:: Entries supplied ::
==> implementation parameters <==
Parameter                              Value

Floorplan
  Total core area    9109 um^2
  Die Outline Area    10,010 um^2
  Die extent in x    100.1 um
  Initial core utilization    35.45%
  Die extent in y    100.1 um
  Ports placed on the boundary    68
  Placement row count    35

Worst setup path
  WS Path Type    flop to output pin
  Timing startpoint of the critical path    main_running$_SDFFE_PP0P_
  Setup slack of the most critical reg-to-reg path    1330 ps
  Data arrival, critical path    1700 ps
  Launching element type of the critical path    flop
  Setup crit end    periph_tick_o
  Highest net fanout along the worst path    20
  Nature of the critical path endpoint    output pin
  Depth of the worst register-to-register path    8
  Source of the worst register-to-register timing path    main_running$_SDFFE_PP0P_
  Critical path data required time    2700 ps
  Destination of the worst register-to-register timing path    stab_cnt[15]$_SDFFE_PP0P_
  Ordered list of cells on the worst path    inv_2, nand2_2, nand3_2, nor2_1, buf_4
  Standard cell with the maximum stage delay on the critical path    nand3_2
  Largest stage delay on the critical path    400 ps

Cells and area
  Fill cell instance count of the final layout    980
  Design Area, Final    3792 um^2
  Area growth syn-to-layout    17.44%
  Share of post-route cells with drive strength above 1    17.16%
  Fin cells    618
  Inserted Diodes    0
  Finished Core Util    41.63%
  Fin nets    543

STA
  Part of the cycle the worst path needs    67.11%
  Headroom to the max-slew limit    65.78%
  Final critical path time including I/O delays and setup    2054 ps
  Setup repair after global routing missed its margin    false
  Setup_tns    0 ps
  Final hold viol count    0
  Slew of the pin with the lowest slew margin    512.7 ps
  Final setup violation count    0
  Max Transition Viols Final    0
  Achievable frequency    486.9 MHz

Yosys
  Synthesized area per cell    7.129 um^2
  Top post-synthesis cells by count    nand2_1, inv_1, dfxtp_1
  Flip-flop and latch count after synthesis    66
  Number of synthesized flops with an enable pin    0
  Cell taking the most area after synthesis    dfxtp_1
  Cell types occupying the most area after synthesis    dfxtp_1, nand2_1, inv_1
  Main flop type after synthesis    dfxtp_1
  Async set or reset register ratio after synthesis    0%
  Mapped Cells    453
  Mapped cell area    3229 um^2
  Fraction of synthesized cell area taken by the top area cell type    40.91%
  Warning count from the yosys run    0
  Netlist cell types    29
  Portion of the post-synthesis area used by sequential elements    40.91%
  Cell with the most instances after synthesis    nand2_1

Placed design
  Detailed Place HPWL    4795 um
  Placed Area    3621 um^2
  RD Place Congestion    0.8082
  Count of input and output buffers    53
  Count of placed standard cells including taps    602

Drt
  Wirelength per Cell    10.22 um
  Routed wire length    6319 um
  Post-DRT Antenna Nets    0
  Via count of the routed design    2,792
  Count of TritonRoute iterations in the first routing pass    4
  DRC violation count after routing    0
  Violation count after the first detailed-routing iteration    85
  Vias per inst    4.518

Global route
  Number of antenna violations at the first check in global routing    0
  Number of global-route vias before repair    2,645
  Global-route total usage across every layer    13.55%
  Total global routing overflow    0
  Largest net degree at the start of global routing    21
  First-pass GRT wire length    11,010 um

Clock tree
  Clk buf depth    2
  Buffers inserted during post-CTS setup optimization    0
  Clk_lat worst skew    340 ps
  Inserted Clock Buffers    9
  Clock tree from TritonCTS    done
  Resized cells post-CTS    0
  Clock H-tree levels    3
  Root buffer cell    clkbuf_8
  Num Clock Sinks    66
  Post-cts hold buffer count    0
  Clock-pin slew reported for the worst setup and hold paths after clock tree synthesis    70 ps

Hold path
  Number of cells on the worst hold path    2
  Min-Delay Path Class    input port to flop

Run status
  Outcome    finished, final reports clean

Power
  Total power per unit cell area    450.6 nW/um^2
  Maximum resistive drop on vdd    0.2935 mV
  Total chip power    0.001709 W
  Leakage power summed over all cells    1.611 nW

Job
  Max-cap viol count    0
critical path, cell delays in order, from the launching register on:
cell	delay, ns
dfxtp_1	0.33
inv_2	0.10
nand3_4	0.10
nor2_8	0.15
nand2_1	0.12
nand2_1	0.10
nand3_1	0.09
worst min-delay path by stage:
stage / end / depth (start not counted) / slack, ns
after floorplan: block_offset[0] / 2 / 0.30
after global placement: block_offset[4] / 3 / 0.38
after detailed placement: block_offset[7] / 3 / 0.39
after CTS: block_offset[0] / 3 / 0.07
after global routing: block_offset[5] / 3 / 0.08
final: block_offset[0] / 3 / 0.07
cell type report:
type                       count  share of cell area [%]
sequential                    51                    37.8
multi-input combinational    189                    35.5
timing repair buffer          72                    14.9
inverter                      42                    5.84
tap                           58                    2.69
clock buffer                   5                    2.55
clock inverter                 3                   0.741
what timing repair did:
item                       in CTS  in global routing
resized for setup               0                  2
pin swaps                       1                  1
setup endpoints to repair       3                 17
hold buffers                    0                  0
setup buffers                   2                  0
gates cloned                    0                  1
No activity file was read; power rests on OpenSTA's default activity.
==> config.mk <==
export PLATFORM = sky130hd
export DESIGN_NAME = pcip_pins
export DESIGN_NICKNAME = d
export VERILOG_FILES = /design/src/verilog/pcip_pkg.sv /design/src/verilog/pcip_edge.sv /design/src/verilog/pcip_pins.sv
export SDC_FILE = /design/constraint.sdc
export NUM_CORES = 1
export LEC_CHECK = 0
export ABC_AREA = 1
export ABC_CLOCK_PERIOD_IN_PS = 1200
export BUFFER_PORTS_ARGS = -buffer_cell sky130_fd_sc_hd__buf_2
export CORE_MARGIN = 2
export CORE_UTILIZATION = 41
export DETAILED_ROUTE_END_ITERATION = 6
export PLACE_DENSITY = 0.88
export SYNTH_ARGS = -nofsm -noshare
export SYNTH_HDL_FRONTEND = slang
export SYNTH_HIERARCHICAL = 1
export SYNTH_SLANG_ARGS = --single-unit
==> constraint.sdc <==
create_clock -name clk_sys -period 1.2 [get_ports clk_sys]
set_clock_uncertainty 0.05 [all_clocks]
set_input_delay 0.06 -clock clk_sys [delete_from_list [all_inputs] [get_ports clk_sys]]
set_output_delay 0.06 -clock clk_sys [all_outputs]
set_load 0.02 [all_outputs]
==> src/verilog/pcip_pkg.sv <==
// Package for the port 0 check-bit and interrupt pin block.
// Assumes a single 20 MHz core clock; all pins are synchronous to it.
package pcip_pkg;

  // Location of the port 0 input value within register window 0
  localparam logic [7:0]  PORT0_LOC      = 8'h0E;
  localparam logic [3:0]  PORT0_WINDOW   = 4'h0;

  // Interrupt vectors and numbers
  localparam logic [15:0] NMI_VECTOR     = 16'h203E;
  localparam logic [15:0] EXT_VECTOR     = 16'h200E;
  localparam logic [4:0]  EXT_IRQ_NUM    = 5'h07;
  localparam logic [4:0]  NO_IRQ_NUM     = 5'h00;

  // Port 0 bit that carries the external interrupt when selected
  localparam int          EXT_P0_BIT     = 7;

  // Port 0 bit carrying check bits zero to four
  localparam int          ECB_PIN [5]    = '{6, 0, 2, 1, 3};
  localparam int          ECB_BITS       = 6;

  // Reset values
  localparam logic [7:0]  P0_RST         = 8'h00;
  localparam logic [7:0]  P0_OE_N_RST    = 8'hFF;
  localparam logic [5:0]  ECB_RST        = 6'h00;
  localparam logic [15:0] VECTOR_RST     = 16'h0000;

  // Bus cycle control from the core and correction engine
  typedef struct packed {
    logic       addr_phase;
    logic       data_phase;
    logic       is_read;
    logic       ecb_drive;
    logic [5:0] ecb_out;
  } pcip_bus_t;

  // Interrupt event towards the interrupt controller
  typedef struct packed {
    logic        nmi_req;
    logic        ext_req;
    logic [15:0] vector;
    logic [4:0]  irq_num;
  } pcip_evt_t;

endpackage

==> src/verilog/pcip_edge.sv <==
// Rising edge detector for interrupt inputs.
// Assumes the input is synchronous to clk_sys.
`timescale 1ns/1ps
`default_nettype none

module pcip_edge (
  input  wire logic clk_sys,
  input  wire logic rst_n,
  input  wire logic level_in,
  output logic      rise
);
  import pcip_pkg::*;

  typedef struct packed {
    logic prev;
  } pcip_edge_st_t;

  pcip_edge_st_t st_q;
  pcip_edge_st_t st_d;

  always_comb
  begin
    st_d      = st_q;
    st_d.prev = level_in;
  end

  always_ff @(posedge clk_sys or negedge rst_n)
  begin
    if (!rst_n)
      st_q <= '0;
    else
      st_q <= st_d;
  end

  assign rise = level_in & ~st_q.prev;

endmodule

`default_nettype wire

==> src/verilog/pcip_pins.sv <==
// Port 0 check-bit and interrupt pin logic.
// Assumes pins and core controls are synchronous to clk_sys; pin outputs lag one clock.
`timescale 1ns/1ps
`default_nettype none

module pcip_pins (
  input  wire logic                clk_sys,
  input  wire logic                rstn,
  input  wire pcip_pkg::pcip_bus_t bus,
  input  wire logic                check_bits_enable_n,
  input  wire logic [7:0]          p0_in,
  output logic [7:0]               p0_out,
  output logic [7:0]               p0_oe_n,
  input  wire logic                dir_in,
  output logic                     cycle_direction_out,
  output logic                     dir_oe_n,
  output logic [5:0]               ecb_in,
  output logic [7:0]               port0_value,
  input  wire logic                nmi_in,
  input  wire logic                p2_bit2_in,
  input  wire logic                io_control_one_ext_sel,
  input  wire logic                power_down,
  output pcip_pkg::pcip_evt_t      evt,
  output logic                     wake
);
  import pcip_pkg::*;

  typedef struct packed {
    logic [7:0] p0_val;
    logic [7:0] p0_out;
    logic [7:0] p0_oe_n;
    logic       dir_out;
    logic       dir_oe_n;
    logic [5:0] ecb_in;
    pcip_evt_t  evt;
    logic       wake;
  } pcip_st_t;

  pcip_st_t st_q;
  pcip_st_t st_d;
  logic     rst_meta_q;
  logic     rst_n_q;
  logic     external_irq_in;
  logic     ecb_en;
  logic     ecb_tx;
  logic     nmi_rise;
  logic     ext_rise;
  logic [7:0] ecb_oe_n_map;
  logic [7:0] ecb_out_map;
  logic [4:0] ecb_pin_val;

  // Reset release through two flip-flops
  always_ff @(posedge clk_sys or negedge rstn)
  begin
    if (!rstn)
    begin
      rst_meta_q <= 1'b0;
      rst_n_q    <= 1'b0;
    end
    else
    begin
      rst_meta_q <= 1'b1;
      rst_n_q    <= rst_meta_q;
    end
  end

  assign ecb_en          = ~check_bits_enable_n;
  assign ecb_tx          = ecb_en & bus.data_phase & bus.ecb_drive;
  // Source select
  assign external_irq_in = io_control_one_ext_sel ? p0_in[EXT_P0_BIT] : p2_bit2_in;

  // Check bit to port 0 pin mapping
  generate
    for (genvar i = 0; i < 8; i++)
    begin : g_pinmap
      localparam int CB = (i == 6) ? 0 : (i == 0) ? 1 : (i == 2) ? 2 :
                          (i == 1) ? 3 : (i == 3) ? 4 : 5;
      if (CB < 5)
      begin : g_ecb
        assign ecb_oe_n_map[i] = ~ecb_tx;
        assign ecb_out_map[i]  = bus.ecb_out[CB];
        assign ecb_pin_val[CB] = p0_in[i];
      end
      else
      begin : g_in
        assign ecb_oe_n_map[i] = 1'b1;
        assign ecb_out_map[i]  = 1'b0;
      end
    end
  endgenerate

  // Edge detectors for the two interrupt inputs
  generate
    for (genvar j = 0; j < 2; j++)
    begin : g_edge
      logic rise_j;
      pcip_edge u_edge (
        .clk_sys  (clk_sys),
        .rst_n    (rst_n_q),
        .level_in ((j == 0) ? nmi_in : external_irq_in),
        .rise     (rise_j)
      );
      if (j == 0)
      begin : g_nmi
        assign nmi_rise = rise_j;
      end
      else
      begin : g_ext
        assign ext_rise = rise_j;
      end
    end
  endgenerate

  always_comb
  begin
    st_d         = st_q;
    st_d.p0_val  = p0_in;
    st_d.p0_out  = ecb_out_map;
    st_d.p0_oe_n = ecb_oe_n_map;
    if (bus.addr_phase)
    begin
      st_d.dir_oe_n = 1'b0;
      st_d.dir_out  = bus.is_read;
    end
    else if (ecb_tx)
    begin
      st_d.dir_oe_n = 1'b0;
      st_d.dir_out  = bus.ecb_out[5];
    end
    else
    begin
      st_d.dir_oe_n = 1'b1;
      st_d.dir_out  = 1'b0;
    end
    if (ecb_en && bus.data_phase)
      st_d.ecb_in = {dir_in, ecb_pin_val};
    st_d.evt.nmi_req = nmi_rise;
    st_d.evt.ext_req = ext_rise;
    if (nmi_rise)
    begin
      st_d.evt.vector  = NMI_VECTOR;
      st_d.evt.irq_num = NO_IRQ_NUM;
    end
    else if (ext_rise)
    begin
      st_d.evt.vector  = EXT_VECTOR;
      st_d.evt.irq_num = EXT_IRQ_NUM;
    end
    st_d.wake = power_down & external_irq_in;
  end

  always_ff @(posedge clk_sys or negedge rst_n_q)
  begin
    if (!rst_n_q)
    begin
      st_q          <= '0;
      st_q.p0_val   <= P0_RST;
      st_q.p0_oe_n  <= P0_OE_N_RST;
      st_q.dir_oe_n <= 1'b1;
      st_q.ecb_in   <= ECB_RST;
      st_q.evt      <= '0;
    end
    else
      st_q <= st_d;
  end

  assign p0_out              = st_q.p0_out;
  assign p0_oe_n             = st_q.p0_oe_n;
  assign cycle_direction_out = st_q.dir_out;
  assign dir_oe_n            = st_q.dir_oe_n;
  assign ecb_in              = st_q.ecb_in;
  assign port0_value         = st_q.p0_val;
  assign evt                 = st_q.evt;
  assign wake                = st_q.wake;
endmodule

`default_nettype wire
:::
Your assignment: What you return must be an exact retyping of the lines above starting at the line with "Netlist cell types" and ending at the line with "Number of global-route", and nothing besides.

Answer section:
  Netlist cell types    29
  Portion of the post-synthesis area used by sequential elements    40.91%
  Cell with the most instances after synthesis    nand2_1

Placed design
  Detailed Place HPWL    4795 um
  Placed Area    3621 um^2
  RD Place Congestion    0.8082
  Count of input and output buffers    53
  Count of placed standard cells including taps    602

Drt
  Wirelength per Cell    10.22 um
  Routed wire length    6319 um
  Post-DRT Antenna Nets    0
  Via count of the routed design    2,792
  Count of TritonRoute iterations in the first routing pass    4
  DRC violation count after routing    0
  Violation count after the first detailed-routing iteration    85
  Vias per inst    4.518

Global route
  Number of antenna violations at the first check in global routing    0
  Number of global-route vias before repair    2,645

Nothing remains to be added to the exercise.